SQL or Structured Query Language is actually built as a very simple language, which anyone can handle. However, it possesses some complications while people use it for working with the data stores which contain a huge number of data sets. While working with the mid to huge-size relational databases, it is essential to write top-performing queries with SQL. This used to cause some troubles to the programmers, and here in this article, we will discuss some big mistakes people tend to make in SQL programming on any platform like MySQL, Oracle, SQL Server, or other SQL databases.
1. Forgetting primary Keys
All database tables need a primary key. If there is no primary key on any table, then the tables are not meeting the SQL standard, which will deter the performance. The primary keys for tables are automatically assigned in the form of a clustered index, which will speed up the queries. Each key is made unique, and it is ideal to sue an auto-incremental numerical value if there is no other table column which has that unique requirement.

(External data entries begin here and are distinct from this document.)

<file path="config.mk">
export PLATFORM = sky130hd
export DESIGN_NAME = msb_first_bit_packer
export DESIGN_NICKNAME = d
export VERILOG_FILES = /design/src/hw/rtl/mbp_pkg.sv /design/src/hw/rtl/mbp_front.sv /design/src/hw/rtl/mbp_fifo.sv /design/src/hw/rtl/mbp_back.sv /design/src/hw/rtl/msb_first_bit_packer.sv
export SDC_FILE = /design/constraint.sdc
export NUM_CORES = 1
export LEC_CHECK = 0
export BUFFER_PORTS_ARGS = -buffer_cell sky130_fd_sc_hd__buf_2
export CAP_MARGIN = 10
export CORE_MARGIN = 8
export CORE_UTILIZATION = 50
export CTS_CLUSTER_SIZE = 8
export DETAILED_ROUTE_END_ITERATION = 12
export PLACE_DENSITY = 0.7
export SETUP_SLACK_MARGIN = 0.2
export SKIP_LAST_GASP = 1
export SYNTH_ARGS = -nofsm -noshare
export SYNTH_HDL_FRONTEND = slang
export SYNTH_SLANG_ARGS = --single-unit
</file>
<file path="constraint.sdc">
create_clock -name clk -period 7.7 [get_ports clk]
set_clock_uncertainty 0.1 [all_clocks]
set_input_delay 1.54 -clock clk [delete_from_list [all_inputs] [get_ports clk]]
set_output_delay 1.54 -clock clk [all_outputs]
set_load 0.005 [all_outputs]
</file>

In terms of relational databases, setting up primary keys is a prime concern. These keys link to further to the foreign keys in any relational table. For example, if there is a table in a relational database which has the customer list, then “Customer Id” must be the unique column to every customer. This will act as the primary key. The ‘Customer Id’ values may be placed at the Orders table in order to link these tables. So, it is essential to use primary keys in all the tables you create irrespective of its size.
2. Ill-managed redundancy
Data redundancy is advisable for data backups, but it is not so for the tabled data. It is necessary for each table to contain an exclusive data set with no repetition of that data at another location. This is one the most confusing idea for a novice SQL programmer to abide by. Many tend to forget this normalization rule and tend to repeat the same data across different tables, which is primarily a faulty table design to further create problems.
Say for example, if you maintain a customer table with data in it as addresses. As each address relates to a unique customer, it’s kept in the proper location. Next, you may create a table for “order” and then add customer address in that table. This is a poor structure from a redundancy point of view. The ‘Order’ and ‘Customer’ table can be linked together by setting a relationship across the primary and foreign keys. When you fail to do this, you get two addresses at the end, and you get confused with which is accurate. So, it is advisable always to keep the data at one location and establish relationships between the primary and the foreign keys for proper querying.

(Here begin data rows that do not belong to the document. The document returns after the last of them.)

`config.mk`:
```
export PLATFORM = sky130hd
export DESIGN_NAME = x86_length_decode_span_top_flat
export DESIGN_NICKNAME = d
export VERILOG_FILES = /design/src/rtl/core/xlds_pkg.sv /design/src/rtl/core/xlds_in_if.sv /design/src/rtl/core/xlds_out_if.sv /design/src/rtl/core/xlds_cfg.sv /design/src/rtl/core/xlds_decode.sv /design/src/rtl/core/x86_length_decode_span_top.sv /design/src/flat_wrapper.sv
export SDC_FILE = /design/constraint.sdc
export NUM_CORES = 1
export LEC_CHECK = 0
export BUFFER_PORTS_ARGS = -buffer_cell sky130_fd_sc_hd__buf_2
export CELL_PAD_IN_SITES_DETAIL_PLACEMENT = 1
export CELL_PAD_IN_SITES_GLOBAL_PLACEMENT = 1
export CORE_ASPECT_RATIO = 1.1
export CORE_MARGIN = 1
export CORE_UTILIZATION = 36
export CTS_CLUSTER_SIZE = 10
export DETAILED_ROUTE_END_ITERATION = 8
export GPL_TIMING_DRIVEN = 0
export PLACE_DENSITY_LB_ADDON = 0.1
export SYNTH_ARGS = -nofsm -noshare
export SYNTH_HDL_FRONTEND = slang
export SYNTH_SLANG_ARGS = --single-unit
```
`constraint.sdc`:
```
create_clock -name clk -period 4.2 [get_ports clk]
set_input_delay 1.05 -clock clk [delete_from_list [all_inputs] [get_ports clk]]
set_output_delay 1.05 -clock clk [all_outputs]
set_load 0.1 [all_outputs]
```
`src/rtl/core/xlds_pkg.sv`:
```
package xlds_pkg;

  localparam int MaxInsnLen = 16;
  localparam int CfgAddrW   = 2;

  localparam logic [CfgAddrW-1:0] AddrMinSpan = 2'd0;
  localparam logic [4:0]          MinSpanRst  = 5'd5;

  localparam logic [7:0] OpPfxOpsize = 8'h66;
  localparam logic [7:0] OpPfxAdsize = 8'h67;
  localparam logic [7:0] OpPfxRepne  = 8'hF2;
  localparam logic [7:0] OpPfxRep    = 8'hF3;
  localparam logic [7:0] OpEscape    = 8'h0F;
  localparam logic [7:0] OpEscMovups = 8'h10;
  localparam logic [7:0] OpEscMovupsSt = 8'h11;
  localparam logic [7:0] OpPushReg   = 8'h50;
  localparam logic [7:0] OpNop       = 8'h90;
  localparam logic [7:0] OpMovRegImm = 8'hB8;
  localparam logic [7:0] OpPushImm8  = 8'h6A;
  localparam logic [7:0] OpPushImm32 = 8'h68;
  localparam logic [7:0] OpMovMoffsLd = 8'hA1;
  localparam logic [7:0] OpMovMoffsSt = 8'hA3;
  localparam logic [7:0] OpGrp1Imm8  = 8'h83;
  localparam logic [7:0] OpGrp1Imm32 = 8'h81;
  localparam logic [7:0] OpMovRmImm  = 8'hC7;

  localparam logic [1:0] ModReg  = 2'd3;
  localparam logic [1:0] ModDisp8 = 2'd1;
  localparam logic [1:0] ModDisp32 = 2'd2;
  localparam logic [1:0] ModNoDisp = 2'd0;
  localparam logic [2:0] RmSib    = 3'd4;
  localparam logic [2:0] RmDisp32 = 3'd5;

  typedef enum logic [4:0] {
    PhLead  = 5'b00001,
    PhEsc   = 5'b00010,
    PhModrm = 5'b00100,
    PhSib   = 5'b01000,
    PhTail  = 5'b10000
  } phase_t;

  typedef enum logic [1:0] {
    StAccept   = 2'd0,
    StComplete = 2'd1,
    StReject   = 2'd2
  } status_t;

  typedef struct packed {
    phase_t     phase;
    logic [4:0] seen;
    logic [3:0] rem;
    logic [7:0] modrm;
    logic [2:0] imm;
    logic [5:0] span;
    logic       done;
  } scan_state_t;

  typedef struct packed {
    logic [4:0] insn_length;
    logic [5:0] span_total;
    status_t    status;
  } result_t;

endpackage

```
`src/rtl/core/xlds_in_if.sv`:
```
interface xlds_in_if;
  logic       valid;
  logic       ready;
  logic [7:0] code_byte;
  logic       restart;

  modport source (output valid, output code_byte, output restart, input ready);
  modport sink (input valid, input code_byte, input restart, output ready);
endinterface

```
`src/rtl/core/xlds_out_if.sv`:
```
interface xlds_out_if;
  logic       valid;
  logic       ready;
  logic [4:0] insn_length;
  logic [5:0] span_total;
  logic [1:0] status;

  modport source (output valid, output insn_length, output span_total, output status,
                  input ready);
  modport sink (input valid, input insn_length, input span_total, input status,
                output ready);
endinterface

```
`src/rtl/core/xlds_cfg.sv`:
```
module xlds_cfg (
  input  logic                          clk,
  input  logic                          rst_n,
  input  logic                          psel,
  input  logic                          penable,
  input  logic                          pwrite,
  input  logic [xlds_pkg::CfgAddrW-1:0] paddr,
  input  logic [31:0]                   pwdata,
  output logic [31:0]                   prdata,
  output logic                          pready,
  output logic [4:0]                    min_span
);

  logic [4:0] min_span_r;
  logic [4:0] min_span_nxt;
  logic       wr_en;

  assign pready = 1'b1;
  assign wr_en  = psel && penable && pwrite && (paddr == xlds_pkg::AddrMinSpan);

  always_comb begin
    min_span_nxt = min_span_r;
    if (wr_en) begin
      min_span_nxt = pwdata[4:0];
    end
  end

  always_ff @(posedge clk) begin
    if (!rst_n) begin
      min_span_r <= xlds_pkg::MinSpanRst;
    end else begin
      min_span_r <= min_span_nxt;
    end
  end

  assign prdata   = (paddr == xlds_pkg::AddrMinSpan) ? {27'd0, min_span_r} : 32'd0;
  assign min_span = min_span_r;

endmodule

```
`src/rtl/core/xlds_decode.sv`:
```
module xlds_decode (
  input  logic              clk,
  input  logic              rst_n,
  input  logic              step,
  input  logic [7:0]        code_byte,
  input  logic              restart,
  input  logic [4:0]        min_span,
  output logic              res_valid,
  output xlds_pkg::result_t res
);

  xlds_pkg::scan_state_t state_r;
  xlds_pkg::scan_state_t state_nxt;
  xlds_pkg::scan_state_t st_cur;
  logic [4:0] seen_inc;
  logic [3:0] rem_dec;
  logic [3:0] disp;
  logic [3:0] rest;
  logic [5:0] span_sum;
  logic [1:0] md;
  logic [2:0] low;
  logic [1:0] held_md;
  logic       do_finish;
  logic       do_reject;
  logic       do_operand;

  function automatic logic has_modrm_plain(input logic [7:0] b);
    logic hit;
    unique case (b)
      8'h01, 8'h03, 8'h29, 8'h2B, 8'h31, 8'h33, 8'h39, 8'h3B,
      8'h84, 8'h85, 8'h88, 8'h89, 8'h8A, 8'h8B, 8'h8D, 8'hFF: hit = 1'b1;
      default: hit = 1'b0;
    endcase
    return hit;
  endfunction

  assign md      = code_byte[7:6];
  assign low     = code_byte[2:0];
  assign held_md = state_r.modrm[7:6];

  always_comb begin
    st_cur = state_r;
    if (restart) begin
      st_cur.phase = xlds_pkg::PhLead;
      st_cur.seen  = 5'd0;
      st_cur.rem   = 4'd0;
      st_cur.modrm = 8'd0;
      st_cur.imm   = 3'd0;
      st_cur.span  = 6'd0;
      st_cur.done  = 1'b0;
    end
    seen_inc   = st_cur.seen + 5'd1;
    rem_dec    = (st_cur.rem != 4'd0) ? st_cur.rem - 4'd1 : 4'd0;
    state_nxt  = state_r;
    do_finish  = 1'b0;
    do_reject  = 1'b0;
    do_operand = 1'b0;
    disp       = 4'd0;
    res_valid  = 1'b0;
    res.insn_length = 5'd0;
    res.span_total  = st_cur.span;
    res.status      = xlds_pkg::StAccept;

    if (step && !st_cur.done) begin
      state_nxt      = st_cur;
      state_nxt.seen = seen_inc;
      if (seen_inc > 5'(xlds_pkg::MaxInsnLen)) begin
        do_reject = 1'b1;
      end else begin
        unique case (st_cur.phase)
          xlds_pkg::PhEsc: begin
            if (code_byte == xlds_pkg::OpEscMovups || code_byte == xlds_pkg::OpEscMovupsSt) begin
              state_nxt.imm   = 3'd0;
              state_nxt.phase = xlds_pkg::PhModrm;
            end else begin
              do_reject = 1'b1;
            end
          end
          xlds_pkg::PhModrm: begin
            state_nxt.modrm = code_byte;
            if (md != xlds_pkg::ModReg && low == xlds_pkg::RmSib) begin
              state_nxt.phase = xlds_pkg::PhSib;
            end else begin
              do_operand = 1'b1;
              priority if (md == xlds_pkg::ModNoDisp) begin
                disp = (low == xlds_pkg::RmDisp32) ? 4'd4 : 4'd0;
              end else if (md == xlds_pkg::ModDisp8) begin
                disp = 4'd1;
              end else if (md == xlds_pkg::ModDisp32) begin
                disp = 4'd4;
              end else begin
                disp = 4'd0;
              end
            end
          end
          xlds_pkg::PhSib: begin
            do_operand = 1'b1;
            priority if (held_md == xlds_pkg::ModNoDisp) begin
              disp = (low == xlds_pkg::RmDisp32) ? 4'd4 : 4'd0;
            end else if (held_md == xlds_pkg::ModDisp8) begin
              disp = 4'd1;
            end else begin
              disp = 4'd4;
            end
          end
          xlds_pkg::PhTail: begin
            state_nxt.rem = rem_dec;
            if (rem_dec == 4'd0) begin
              do_finish = 1'b1;
            end
          end
          default: begin
            state_nxt.phase = xlds_pkg::PhLead;
            priority if (code_byte == xlds_pkg::OpPfxOpsize || code_byte == xlds_pkg::OpPfxAdsize ||
                         code_byte == xlds_pkg::OpPfxRepne || code_byte == xlds_pkg::OpPfxRep) begin
              state_nxt.phase = xlds_pkg::PhLead;
            end else if (code_byte == xlds_pkg::OpEscape) begin
              state_nxt.phase = xlds_pkg::PhEsc;
            end else if (code_byte[7:4] == xlds_pkg::OpPushReg[7:4] ||
                         code_byte == xlds_pkg::OpNop) begin
              do_finish = 1'b1;
            end else if (code_byte == xlds_pkg::OpPushImm8) begin
              state_nxt.rem   = 4'd1;
              state_nxt.phase = xlds_pkg::PhTail;
            end else if (code_byte == xlds_pkg::OpPushImm32 ||
                         code_byte[7:3] == xlds_pkg::OpMovRegImm[7:3] ||
                         code_byte == xlds_pkg::OpMovMoffsLd ||
                         code_byte == xlds_pkg::OpMovMoffsSt) begin
              state_nxt.rem   = 4'd4;
              state_nxt.phase = xlds_pkg::PhTail;
            end else if (has_modrm_plain(code_byte)) begin
              state_nxt.imm   = 3'd0;
              state_nxt.phase = xlds_pkg::PhModrm;
            end else if (code_byte == xlds_pkg::OpGrp1Imm8) begin
              state_nxt.imm   = 3'd1;
              state_nxt.phase = xlds_pkg::PhModrm;
            end else if (code_byte == xlds_pkg::OpGrp1Imm32 ||
                         code_byte == xlds_pkg::OpMovRmImm) begin
              state_nxt.imm   = 3'd4;
              state_nxt.phase = xlds_pkg::PhModrm;
            end else begin
              do_reject = 1'b1;
            end
          end
        endcase
      end
    end

    rest     = disp + {1'b0, st_cur.imm};
    span_sum = st_cur.span + {1'b0, seen_inc};

    if (do_operand) begin
      if (rest == 4'd0) begin
        do_finish = 1'b1;
      end else begin
        state_nxt.rem   = rest;
        state_nxt.phase = xlds_pkg::PhTail;
      end
    end

    if (do_finish || do_reject) begin
      res_valid       = 1'b1;
      state_nxt.phase = xlds_pkg::PhLead;
      state_nxt.seen  = 5'd0;
      state_nxt.rem   = 4'd0;
      state_nxt.modrm = 8'd0;
      state_nxt.imm   = 3'd0;
    end

    if (do_finish) begin
      state_nxt.span  = span_sum;
      res.insn_length = seen_inc;
      res.span_total  = span_sum;
      if (span_sum >= {1'b0, min_span}) begin
        res.status     = xlds_pkg::StComplete;
        state_nxt.done = 1'b1;
      end
    end

    if (do_reject) begin
      res.insn_length = 5'd0;
      res.span_total  = st_cur.span;
      res.status      = xlds_pkg::StReject;
      state_nxt.done  = 1'b1;
    end
  end

  always_ff @(posedge clk) begin
    if (!rst_n) begin
      state_r.phase <= xlds_pkg::PhLead;
      state_r.seen  <= 5'd0;
      state_r.rem   <= 4'd0;
      state_r.modrm <= 8'd0;
      state_r.imm   <= 3'd0;
      state_r.span  <= 6'd0;
      state_r.done  <= 1'b0;
    end else begin
      state_r <= state_nxt;
    end
  end

endmodule

```
`src/rtl/core/x86_length_decode_span_top.sv`:
```
// Order: an accepted byte waits in the input register while the decode stage loads
//   the result register; a stall on out_ch.ready holds both registers.
// Throughput: one byte per cycle when unstalled; one decode stage and result reg set it.
// Reset: synchronous, active-low rst_n empties both registers, clears the scan state
//   and sets min_span to 5.
module x86_length_decode_span_top (
  input  logic                          clk,
  input  logic                          rst_n,
  xlds_in_if.sink                       in_ch,
  xlds_out_if.source                    out_ch,
  input  logic                          cfg_psel,
  input  logic                          cfg_penable,
  input  logic                          cfg_pwrite,
  input  logic [xlds_pkg::CfgAddrW-1:0] cfg_paddr,
  input  logic [31:0]                   cfg_pwdata,
  output logic [31:0]                   cfg_prdata,
  output logic                          cfg_pready
);

  logic              in_valid_r;
  logic              in_valid_nxt;
  logic [7:0]        in_byte_r;
  logic              in_restart_r;
  logic              out_valid_r;
  logic              out_valid_nxt;
  xlds_pkg::result_t out_res_r;
  xlds_pkg::result_t dec_res;
  logic              dec_valid;
  logic              step;
  logic              in_take;
  logic [4:0]        min_span;

  xlds_cfg u_cfg (
    .clk      (clk),
    .rst_n    (rst_n),
    .psel     (cfg_psel),
    .penable  (cfg_penable),
    .pwrite   (cfg_pwrite),
    .paddr    (cfg_paddr),
    .pwdata   (cfg_pwdata),
    .prdata   (cfg_prdata),
    .pready   (cfg_pready),
    .min_span (min_span)
  );

  xlds_decode u_decode (
    .clk       (clk),
    .rst_n     (rst_n),
    .step      (step),
    .code_byte (in_byte_r),
    .restart   (in_restart_r),
    .min_span  (min_span),
    .res_valid (dec_valid),
    .res       (dec_res)
  );

  assign step        = in_valid_r && (!out_valid_r || out_ch.ready);
  assign in_ch.ready = !in_valid_r || step;
  assign in_take     = in_ch.valid && in_ch.ready;

  always_comb begin
    in_valid_nxt = in_valid_r;
    if (in_take) begin
      in_valid_nxt = 1'b1;
    end else if (step) begin
      in_valid_nxt = 1'b0;
    end
    out_valid_nxt = out_valid_r;
    if (step && dec_valid) begin
      out_valid_nxt = 1'b1;
    end else if (out_ch.ready) begin
      out_valid_nxt = 1'b0;
    end
  end

  always_ff @(posedge clk) begin
    if (!rst_n) begin
      in_valid_r  <= 1'b0;
      out_valid_r <= 1'b0;
    end else begin
      in_valid_r  <= in_valid_nxt;
      out_valid_r <= out_valid_nxt;
    end
  end

  always_ff @(posedge clk) begin
    if (in_take) begin
      in_byte_r    <= in_ch.code_byte;
      in_restart_r <= in_ch.restart;
    end
    if (step && dec_valid) begin
      out_res_r <= dec_res;
    end
  end

  assign out_ch.valid       = out_valid_r;
  assign out_ch.insn_length = out_res_r.insn_length;
  assign out_ch.span_total  = out_res_r.span_total;
  assign out_ch.status      = out_res_r.status;

  a_reject_len_zero: assert property (@(posedge clk) disable iff (!rst_n)
    out_ch.valid && out_ch.status == xlds_pkg::StReject |-> out_ch.insn_length == 5'd0)
    else $error("rejected item carries a nonzero length");

  a_len_bound: assert property (@(posedge clk) disable iff (!rst_n)
    out_ch.valid |-> out_ch.insn_length <= 5'(xlds_pkg::MaxInsnLen))
    else $error("instruction length above limit");

  a_cfg_reset: assert property (@(posedge clk) !rst_n |=> min_span == xlds_pkg::MinSpanRst)
    else $error("min_span not at reset value");

  a_step_needs_room: assert property (@(posedge clk) disable iff (!rst_n)
    step |-> in_valid_r && (!out_valid_r || out_ch.ready))
    else $error("decode stepped with no item or no room");

endmodule
```
`src/flat_wrapper.sv`:
```
// flat-port wrapper written by rule: the top's interface ports become plain ports
module x86_length_decode_span_top_flat 
  (clk, rst_n, cfg_psel, cfg_penable, cfg_pwrite, cfg_paddr, cfg_pwdata, cfg_prdata, cfg_pready, in_ch_valid, in_ch_code_byte, in_ch_restart, in_ch_ready, out_ch_valid, out_ch_insn_length, out_ch_span_total, out_ch_status, out_ch_ready);
  xlds_in_if in_ch_i ();
  xlds_out_if out_ch_i ();
  input  logic clk;
  input  logic rst_n;
  input  logic cfg_psel;
  input  logic cfg_penable;
  input  logic cfg_pwrite;
  input  logic [xlds_pkg::CfgAddrW-1:0] cfg_paddr;
  input  logic [31:0] cfg_pwdata;
  output logic [31:0] cfg_prdata;
  output logic cfg_pready;
  input wire logic [$bits(in_ch_i.valid)-1:0] in_ch_valid;
  input wire logic [$bits(in_ch_i.code_byte)-1:0] in_ch_code_byte;
  input wire logic [$bits(in_ch_i.restart)-1:0] in_ch_restart;
  output wire logic [$bits(in_ch_i.ready)-1:0] in_ch_ready;
  output wire logic [$bits(out_ch_i.valid)-1:0] out_ch_valid;
  output wire logic [$bits(out_ch_i.insn_length)-1:0] out_ch_insn_length;
  output wire logic [$bits(out_ch_i.span_total)-1:0] out_ch_span_total;
  output wire logic [$bits(out_ch_i.status)-1:0] out_ch_status;
  input wire logic [$bits(out_ch_i.ready)-1:0] out_ch_ready;
  assign in_ch_i.valid = in_ch_valid;
  assign in_ch_i.code_byte = in_ch_code_byte;
  assign in_ch_i.restart = in_ch_restart;
  assign in_ch_ready = in_ch_i.ready;
  assign out_ch_valid = out_ch_i.valid;
  assign out_ch_insn_length = out_ch_i.insn_length;
  assign out_ch_span_total = out_ch_i.span_total;
  assign out_ch_status = out_ch_i.status;
  assign out_ch_i.ready = out_ch_ready;
  x86_length_decode_span_top u_core (.clk(clk), .rst_n(rst_n), .in_ch(in_ch_i), .out_ch(out_ch_i), .cfg_psel(cfg_psel), .cfg_penable(cfg_penable), .cfg_pwrite(cfg_pwrite), .cfg_paddr(cfg_paddr), .cfg_pwdata(cfg_pwdata), .cfg_prdata(cfg_prdata), .cfg_pready(cfg_pready));
endmodule
```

3. Use JOIN instead of NOT IN and IN
The statements of ‘NOT IN’ and ‘IN’ are not optimized. They are used for just convenience but can be ideally replaced by the JOIN statement.
Let’s take a look at a classic example.
With the above statement, the data set we get is of the customers who don’t place an order. Running this statement, the database will grab all the orders from the ‘Order’ table and then extract out record set matching to the outer query of Customer table. If there are millions of orders to process, then this process can be extremely slow. However, a faster performing option as suggested by RemoteDBA.com is as below:
This statement, on the other hand, will return the dataset same to that of the above statement itself, but the query is optimized, and it speeds up the process. This statement will join two tables to the primary as well as the foreign key, which will enhance the performance.
4. Using NULL value against using the Empty String values
This has been a debate among the DBAs for quite long now. In SQL programming, you may choose the NULL values if there are no values present or it is also possible to use the actual values as a zero-length string or the integer 0 values. However, what you use in a database should be made unique across all the tables. Always keep in mind that the NULL values may not be the same as zero-length strings. So, the queries should account for such values.
So, while you determine which to use, ensure that your SQL queries actually account for those values. Say for example, if you let the NULL values for the last name of users, then you may query also using NULL filters in the clauses.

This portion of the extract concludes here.